Still, my residential rep promised a call on October 14, my close date, and stated he would “do his best” to expedite service for me. He provided the phone number of his “secretary” to reach him on connect day.
October 14 arrived, and early that morning my internet service was turned off — right on schedule. The day came and went with no call from the consumer rep.
On Tuesday morning, I started calling the “secretary” number. After three messages, I finally got a return call at about 10:30.
Everything seemed to be going well until my rep said that the account would be established “no later than” October 18, three days hence. At that point I said “cancel the order” and ended the call.
I visited Time Warner’s site and ordered cable installation. True, there’s no way TWC could respond any faster, and I have an installer appointment for Friday morning, October 18.
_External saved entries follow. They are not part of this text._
### src/verilog/flash_guard_pkg.sv
// Shared constants and types of the flash security access guard.
package flash_guard_pkg;

   // -------------------------------------------------------------------
   // Address map
   // -------------------------------------------------------------------
   localparam int ADDR_W = 16;
   localparam int PAGE_SHIFT = 10;
   localparam int PAGE_W = ADDR_W - PAGE_SHIFT;
   localparam logic [15:0] SCRATCH_LAST = 16'h03FF;
   localparam logic [15:0] LOCK_BYTE_ADDR = 16'hFBFF;
   localparam logic [15:0] RESERVED_BASE = 16'hFC00;
   localparam logic [15:0] PART_ID_ADDR = 16'hFFFE;
   localparam logic [5:0] LOCK_PAGE = LOCK_BYTE_ADDR[15:10];

   // -------------------------------------------------------------------
   // Codes and values after reset
   // -------------------------------------------------------------------
   localparam logic [7:0] KEY_FIRST = 8'hA5;
   localparam logic [7:0] KEY_SECOND = 8'hF1;
   localparam logic [7:0] ERASED_BYTE = 8'hFF;
   // All pages count as locked until the lock byte has been sampled.
   localparam logic [7:0] LOCK_SAFE = 8'h00;

   // -------------------------------------------------------------------
   // Types
   // -------------------------------------------------------------------
   // Request codes; bit 2 set marks the debug port as requester.
   typedef enum logic [2:0] {
      OP_FETCH = 3'h0,
      OP_CODE_RD = 3'h1,
      OP_EXT_RD = 3'h2,
      OP_EXT_WR = 3'h3,
      OP_DBG_RD = 3'h4,
      OP_DBG_WR = 3'h5,
      OP_DBG_ERASE = 3'h6,
      OP_DBG_FULL = 3'h7
   } op_t;

   typedef enum logic [1:0] {
      KIND_READ = 2'h0,
      KIND_WRITE = 2'h1,
      KIND_ERASE = 2'h2,
      KIND_FULL = 2'h3
   } kind_t;

   typedef enum logic [1:0] {
      TGT_NONE = 2'h0,
      TGT_FLASH = 2'h1,
      TGT_SCRATCH = 2'h2,
      TGT_XRAM = 2'h3
   } target_t;

   typedef enum logic [3:0] {
      KEY_IDLE = 4'h1,
      KEY_HALF = 4'h2,
      KEY_ARMED = 4'h4,
      KEY_DEAD = 4'h8
   } key_t;

endpackage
Still, Verizon has lost me as a customer, and besides internet service I’ll move my landline telephone service off of Verizon as well.
Do they care? Should they? The answer to both is “probably not.”
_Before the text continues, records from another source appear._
**src/inc/bias_cfg_pkg.sv**
```systemverilog
// alarm-threshold and hardware/software configuration bank: constants and carriers
// assumes a host drives the command-byte serial link; one 25 MHz clock samples it
package bias_cfg_pkg;

    localparam logic [7:0] READ_FLAG          = 8'h80;
    localparam logic [6:0] CMD_CH1_HIGH_SENSE = 7'h24;
    localparam logic [6:0] CMD_CH1_LOW_SENSE  = 7'h26;
    localparam logic [6:0] CMD_CH1_HIGH_GATE  = 7'h28;
    localparam logic [6:0] CMD_CH1_LOW_GATE   = 7'h2A;
    localparam logic [6:0] CMD_CH2_HIGH_SENSE = 7'h30;
    localparam logic [6:0] CMD_CH2_LOW_SENSE  = 7'h32;
    localparam logic [6:0] CMD_CH2_HIGH_GATE  = 7'h34;
    localparam logic [6:0] CMD_CH2_LOW_GATE   = 7'h36;
    localparam logic [6:0] CMD_HW_CONFIG      = 7'h38;
    localparam logic [6:0] CMD_SW_CONFIG      = 7'h3A;

    // slot numbers inside the bank
    localparam logic [3:0] SLOT_CH1_HIGH_SENSE = 4'h0;
    localparam logic [3:0] SLOT_CH1_LOW_SENSE  = 4'h1;
    localparam logic [3:0] SLOT_CH1_HIGH_GATE  = 4'h2;
    localparam logic [3:0] SLOT_CH1_LOW_GATE   = 4'h3;
    localparam logic [3:0] SLOT_CH2_HIGH_SENSE = 4'h4;
    localparam logic [3:0] SLOT_CH2_LOW_SENSE  = 4'h5;
    localparam logic [3:0] SLOT_CH2_HIGH_GATE  = 4'h6;
    localparam logic [3:0] SLOT_CH2_LOW_GATE   = 4'h7;
    localparam logic [3:0] SLOT_HW_CONFIG      = 4'h8;
    localparam logic [3:0] SLOT_SW_CONFIG      = 4'h9;

    // frame layout: command byte then sixteen data bits, msb first
    localparam logic [4:0] CMD_LAST_BIT   = 5'h07;
    localparam logic [4:0] FRAME_LAST_BIT = 5'h17;
    localparam logic [4:0] FRAME_BITS     = 5'h18;

    localparam logic [11:0] RESET_HIGH_THRESHOLD = 12'hFFF;
    localparam logic [11:0] RESET_LOW_THRESHOLD  = 12'h000;
    localparam logic [11:0] RESET_CONFIG         = 12'h000;

    localparam logic [1:0] CLOCK_MODE_WRITE   = 2'h0;
    localparam logic [1:0] CLOCK_MODE_PULSE   = 2'h1;
    localparam logic [1:0] CLOCK_MODE_RESERVED = 2'h2;
    localparam logic [1:0] CLOCK_MODE_PER_CH  = 2'h3;

    // field order mirrors slot order, slot 7 in the msbs
    typedef struct packed {
        logic [11:0] ch2_low_gate_threshold;
        logic [11:0] ch2_high_gate_threshold;
        logic [11:0] ch2_low_sense_threshold;
        logic [11:0] ch2_high_sense_threshold;
        logic [11:0] ch1_low_gate_threshold;
        logic [11:0] ch1_high_gate_threshold;
        logic [11:0] ch1_low_sense_threshold;
        logic [11:0] ch1_high_sense_threshold;
    } thresholds_s;

    typedef struct packed {
        logic ch2_gate_ceiling_hi;
        logic ch2_gate_ceiling_lo;
        logic ch1_gate_ceiling_hi;
        logic ch1_gate_ceiling_lo;
        logic fifo_monitor_enable;
        logic clock_mode_hi;
        logic clock_mode_lo;
        logic adc_ref_select_hi;
        logic adc_ref_select_lo;
        logic dac_ref_select_hi;
        logic dac_ref_select_lo;
    } hw_config_s;

    typedef struct packed {
        logic       ch2_load_dac_output;
        logic [1:0] ch2_temp_lookup_mode;
        logic [2:0] ch2_k_source;
        logic       ch1_load_dac_output;
        logic [1:0] ch1_temp_lookup_mode;
        logic [2:0] ch1_k_source;
    } sw_config_s;

endpackage

```
**src/verilog/bias_cfg_regs.sv**
```systemverilog
// alarm-threshold and configuration register bank behind the command-byte serial port
// assumes the serial pins are asynchronous and slow against clk_in (sclk <= ~3 MHz)
`timescale 1ns/10ps
module bias_cfg_regs
(
    // clock, reset, enable
    input  wire logic                      clk_in,
    input  wire logic                      nrst_in,
    input  wire logic                      ce_in,
    // serial command port
    input  wire logic                      serial_clock_in,
    input  wire logic                      serial_select_n_in,
    input  wire logic                      serial_data_in,
    output logic                           serial_data_out,
    output logic                           serial_data_oe_out,
    // conversion start
    input  wire logic                      conversion_start_pin_n_in,
    input  wire logic                      conversion_write_in,
    output logic                           conversion_start_out,
    output logic                           conversion_per_channel_out,
    // adc result routing
    input  wire logic                      adc_result_valid_in,
    output logic                           fifo_push_out,
    output logic                           alarm_check_out,
    // configuration to the analog and dac logic
    output bias_cfg_pkg::thresholds_s      thresholds_out,
    output bias_cfg_pkg::hw_config_s       hw_config_out,
    output bias_cfg_pkg::sw_config_s       sw_config_out
);

    typedef struct packed {
        logic [1:0]       cs_sync;
        logic [1:0]       sclk_sync;
        logic [1:0]       din_sync;
        logic [1:0]       start_sync;
        logic             sclk_prev;
        logic             start_prev;
        logic [4:0]       bit_cnt;
        logic [7:0]       cmd;
        logic [15:0]      data_sh;
        logic             rd_active;
        logic             dout;
        logic             dout_oe;
        logic [7:0][11:0] thr;
        logic [11:0]      hw_word;
        logic [11:0]      sw_word;
        logic             fifo_push;
        logic             alarm_check;
        logic             conv_start;
        logic             conv_per_channel;
    } state_s;

    state_s s;
    state_s next_s;

    // msb of the result flags a mapped code, low nibble is the slot
    function automatic logic [4:0] slot_of(input logic [6:0] code);
        logic [4:0] r;
        r = 5'h00;
        if (code == bias_cfg_pkg::CMD_CH1_HIGH_SENSE)
            r = {1'b1, bias_cfg_pkg::SLOT_CH1_HIGH_SENSE};
        else if (code == bias_cfg_pkg::CMD_CH1_LOW_SENSE)
            r = {1'b1, bias_cfg_pkg::SLOT_CH1_LOW_SENSE};
        else if (code == bias_cfg_pkg::CMD_CH1_HIGH_GATE)
            r = {1'b1, bias_cfg_pkg::SLOT_CH1_HIGH_GATE};
        else if (code == bias_cfg_pkg::CMD_CH1_LOW_GATE)
            r = {1'b1, bias_cfg_pkg::SLOT_CH1_LOW_GATE};
        else if (code == bias_cfg_pkg::CMD_CH2_HIGH_SENSE)
            r = {1'b1, bias_cfg_pkg::SLOT_CH2_HIGH_SENSE};
        else if (code == bias_cfg_pkg::CMD_CH2_LOW_SENSE)
            r = {1'b1, bias_cfg_pkg::SLOT_CH2_LOW_SENSE};
        else if (code == bias_cfg_pkg::CMD_CH2_HIGH_GATE)
            r = {1'b1, bias_cfg_pkg::SLOT_CH2_HIGH_GATE};
        else if (code == bias_cfg_pkg::CMD_CH2_LOW_GATE)
            r = {1'b1, bias_cfg_pkg::SLOT_CH2_LOW_GATE};
        else if (code == bias_cfg_pkg::CMD_HW_CONFIG)
            r = {1'b1, bias_cfg_pkg::SLOT_HW_CONFIG};
        else if (code == bias_cfg_pkg::CMD_SW_CONFIG)
            r = {1'b1, bias_cfg_pkg::SLOT_SW_CONFIG};
        return r;
    endfunction

    logic        sclk_rise;
    logic        sclk_fall;
    logic        start_fall;
    logic        start_rise;
    logic        din;
    logic [7:0]  cmd_full;
    logic [4:0]  slot;
    logic [15:0] rd_word;

    always_comb
    begin
        next_s = s;
        rd_word = 16'h0000;
        // first flop of each synchroniser feeds only the second
        next_s.cs_sync    = {s.cs_sync[0], serial_select_n_in};
        next_s.sclk_sync  = {s.sclk_sync[0], serial_clock_in};
        next_s.din_sync   = {s.din_sync[0], serial_data_in};
        next_s.start_sync = {s.start_sync[0], conversion_start_pin_n_in};
        next_s.sclk_prev  = s.sclk_sync[1];
        next_s.start_prev = s.start_sync[1];
        sclk_rise  = s.sclk_sync[1] & ~s.sclk_prev;
        sclk_fall  = ~s.sclk_sync[1] & s.sclk_prev;
        start_fall = ~s.start_sync[1] & s.start_prev;
        start_rise = s.start_sync[1] & ~s.start_prev;
        din        = s.din_sync[1];
        cmd_full   = {s.cmd[6:0], din};
        slot       = slot_of(s.cmd[6:0]);

        if (s.cs_sync[1])
        begin
            // deselect aborts any partial frame; a short write stores nothing
            next_s.bit_cnt   = 5'h00;
            next_s.rd_active = 1'b0;
            next_s.dout_oe   = 1'b0;
            next_s.dout      = 1'b0;
        end
        else
        begin
            if (sclk_rise && s.bit_cnt != bias_cfg_pkg::FRAME_BITS)
            begin
                next_s.bit_cnt = s.bit_cnt + 5'h01;
                if (s.bit_cnt <= bias_cfg_pkg::CMD_LAST_BIT)
                begin
                    next_s.cmd = cmd_full;
                    if (s.bit_cnt == bias_cfg_pkg::CMD_LAST_BIT && cmd_full[7])
                    begin
                        slot = slot_of(cmd_full[6:0]);
                        // upper nibble and unmapped codes read as zero
                        if (!slot[4])
                            rd_word = 16'h0000;
                        else if (slot[3:0] < bias_cfg_pkg::SLOT_HW_CONFIG)
                            rd_word = {4'h0, s.thr[slot[2:0]]};
                        else if (slot[3:0] == bias_cfg_pkg::SLOT_HW_CONFIG)
                            rd_word = {4'h0, s.hw_word};
                        else
                            rd_word = {4'h0, s.sw_word};
                        next_s.data_sh   = rd_word;
                        next_s.rd_active = 1'b1;
                    end
                end
                else if (!s.rd_active)
                begin
                    next_s.data_sh = {s.data_sh[14:0], din};
                    // store on the last data bit; bits 15..12 dropped
                    if (s.bit_cnt == bias_cfg_pkg::FRAME_LAST_BIT && !s.cmd[7] && slot[4])
                    begin
                        if (slot[3:0] < bias_cfg_pkg::SLOT_HW_CONFIG)
                            next_s.thr[slot[2:0]] = s.data_sh[10:0] == 11'h000 ?
                                {11'h000, din} : {s.data_sh[10:0], din};
                        else if (slot[3:0] == bias_cfg_pkg::SLOT_HW_CONFIG)
                            next_s.hw_word = {s.data_sh[10:0], din};
                        else
                            next_s.sw_word = {s.data_sh[10:0], din};
                    end
                end
            end
            // read data changes on the falling edge, msb first
            if (sclk_fall && s.rd_active)
            begin
                next_s.dout    = s.data_sh[15];
                next_s.data_sh = {s.data_sh[14:0], 1'b0};
                next_s.dout_oe = 1'b1;
            end
        end

        // results always reach the alarm checker; only the fifo sees the monitor bit
        next_s.fifo_push   = adc_result_valid_in & s.hw_word[6];
        next_s.alarm_check = adc_result_valid_in;

        next_s.conv_start       = 1'b0;
        next_s.conv_per_channel = 1'b0;
        case (s.hw_word[5:4])
            bias_cfg_pkg::CLOCK_MODE_WRITE:
                next_s.conv_start = conversion_write_in;
            bias_cfg_pkg::CLOCK_MODE_PULSE:
                next_s.conv_start = start_fall;
            bias_cfg_pkg::CLOCK_MODE_PER_CH:
            begin
                // acquisition runs while low, sample taken on the return high
                next_s.conv_start       = start_rise;
                next_s.conv_per_channel = start_rise;
            end
            default:
                next_s.conv_start = 1'b0;
        endcase
    end

    always_ff @(posedge clk_in)
    begin
        if (!nrst_in)
        begin
            s <= '0;
            s.cs_sync    <= 2'h3;
            s.sclk_sync  <= 2'h0;
            s.start_sync <= 2'h3;
            s.start_prev <= 1'b1;
            s.thr[bias_cfg_pkg::SLOT_CH1_HIGH_SENSE[2:0]] <= bias_cfg_pkg::RESET_HIGH_THRESHOLD;
            s.thr[bias_cfg_pkg::SLOT_CH2_HIGH_SENSE[2:0]] <= bias_cfg_pkg::RESET_HIGH_THRESHOLD;
            s.thr[bias_cfg_pkg::SLOT_CH1_LOW_SENSE[2:0]]  <= bias_cfg_pkg::RESET_LOW_THRESHOLD;
            s.thr[bias_cfg_pkg::SLOT_CH2_LOW_SENSE[2:0]]  <= bias_cfg_pkg::RESET_LOW_THRESHOLD;
            s.thr[bias_cfg_pkg::SLOT_CH1_HIGH_GATE[2:0]]  <= bias_cfg_pkg::RESET_HIGH_THRESHOLD;
            s.thr[bias_cfg_pkg::SLOT_CH2_HIGH_GATE[2:0]]  <= bias_cfg_pkg::RESET_HIGH_THRESHOLD;
            s.thr[bias_cfg_pkg::SLOT_CH1_LOW_GATE[2:0]]   <= bias_cfg_pkg::RESET_LOW_THRESHOLD;
            s.thr[bias_cfg_pkg::SLOT_CH2_LOW_GATE[2:0]]   <= bias_cfg_pkg::RESET_LOW_THRESHOLD;
            s.hw_word <= bias_cfg_pkg::RESET_CONFIG;
            s.sw_word <= bias_cfg_pkg::RESET_CONFIG;
        end
        else if (ce_in)
        begin
            s <= next_s;
        end
    end

    // codes leave as stored: unsigned, full scale = quarter of dac reference
    assign thresholds_out = bias_cfg_pkg::thresholds_s'(s.thr);
    // ceiling code 0..3 means agnd + 0/250/500/750 mV; ref hi bit = internal
    assign hw_config_out  = bias_cfg_pkg::hw_config_s'({s.hw_word[11:8], s.hw_word[6:0]});
    assign sw_config_out  = bias_cfg_pkg::sw_config_s'(s.sw_word);
    assign serial_data_out            = s.dout;
    assign serial_data_oe_out         = s.dout_oe;
    assign fifo_push_out              = s.fifo_push;
    assign alarm_check_out            = s.alarm_check;
    assign conversion_start_out       = s.conv_start;
    assign conversion_per_channel_out = s.conv_per_channel;

endmodule

```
Internet service has no maverick
I only recently learned of the importance of a “maverick” when it comes to competition and markets. I learned about this from a splendid NPR Planet Money podcast, Episode 438: Mavericks, Monopolies And Beer. It tells the story of why the Federal Trade Commission halted a planned merger between Anheuser-Busch InBev and Grupo Modelo. It would convert the beer market into a duopoly of two companies: InBev and Miller Brewing.
In this case Grupo Modelo acts as a “maverick” company, forcing the two giant corporations to genuinely compete and innovate, despite being a tiny player in the beer market.
The podcast is twenty minutes very well spent.
The thing about internet service is that there’s a huge barrier to entry for any would-be competitor. Who could be the maverick?
Two words: Google Fiber.
The effect of Google Fiber entering the internet service market in Kansas City and Austin has been exactly the beneficial effect of a maverick in a marketplace dominated by two giants. The big companies find themselves forced to actually make the investments they’ve promised.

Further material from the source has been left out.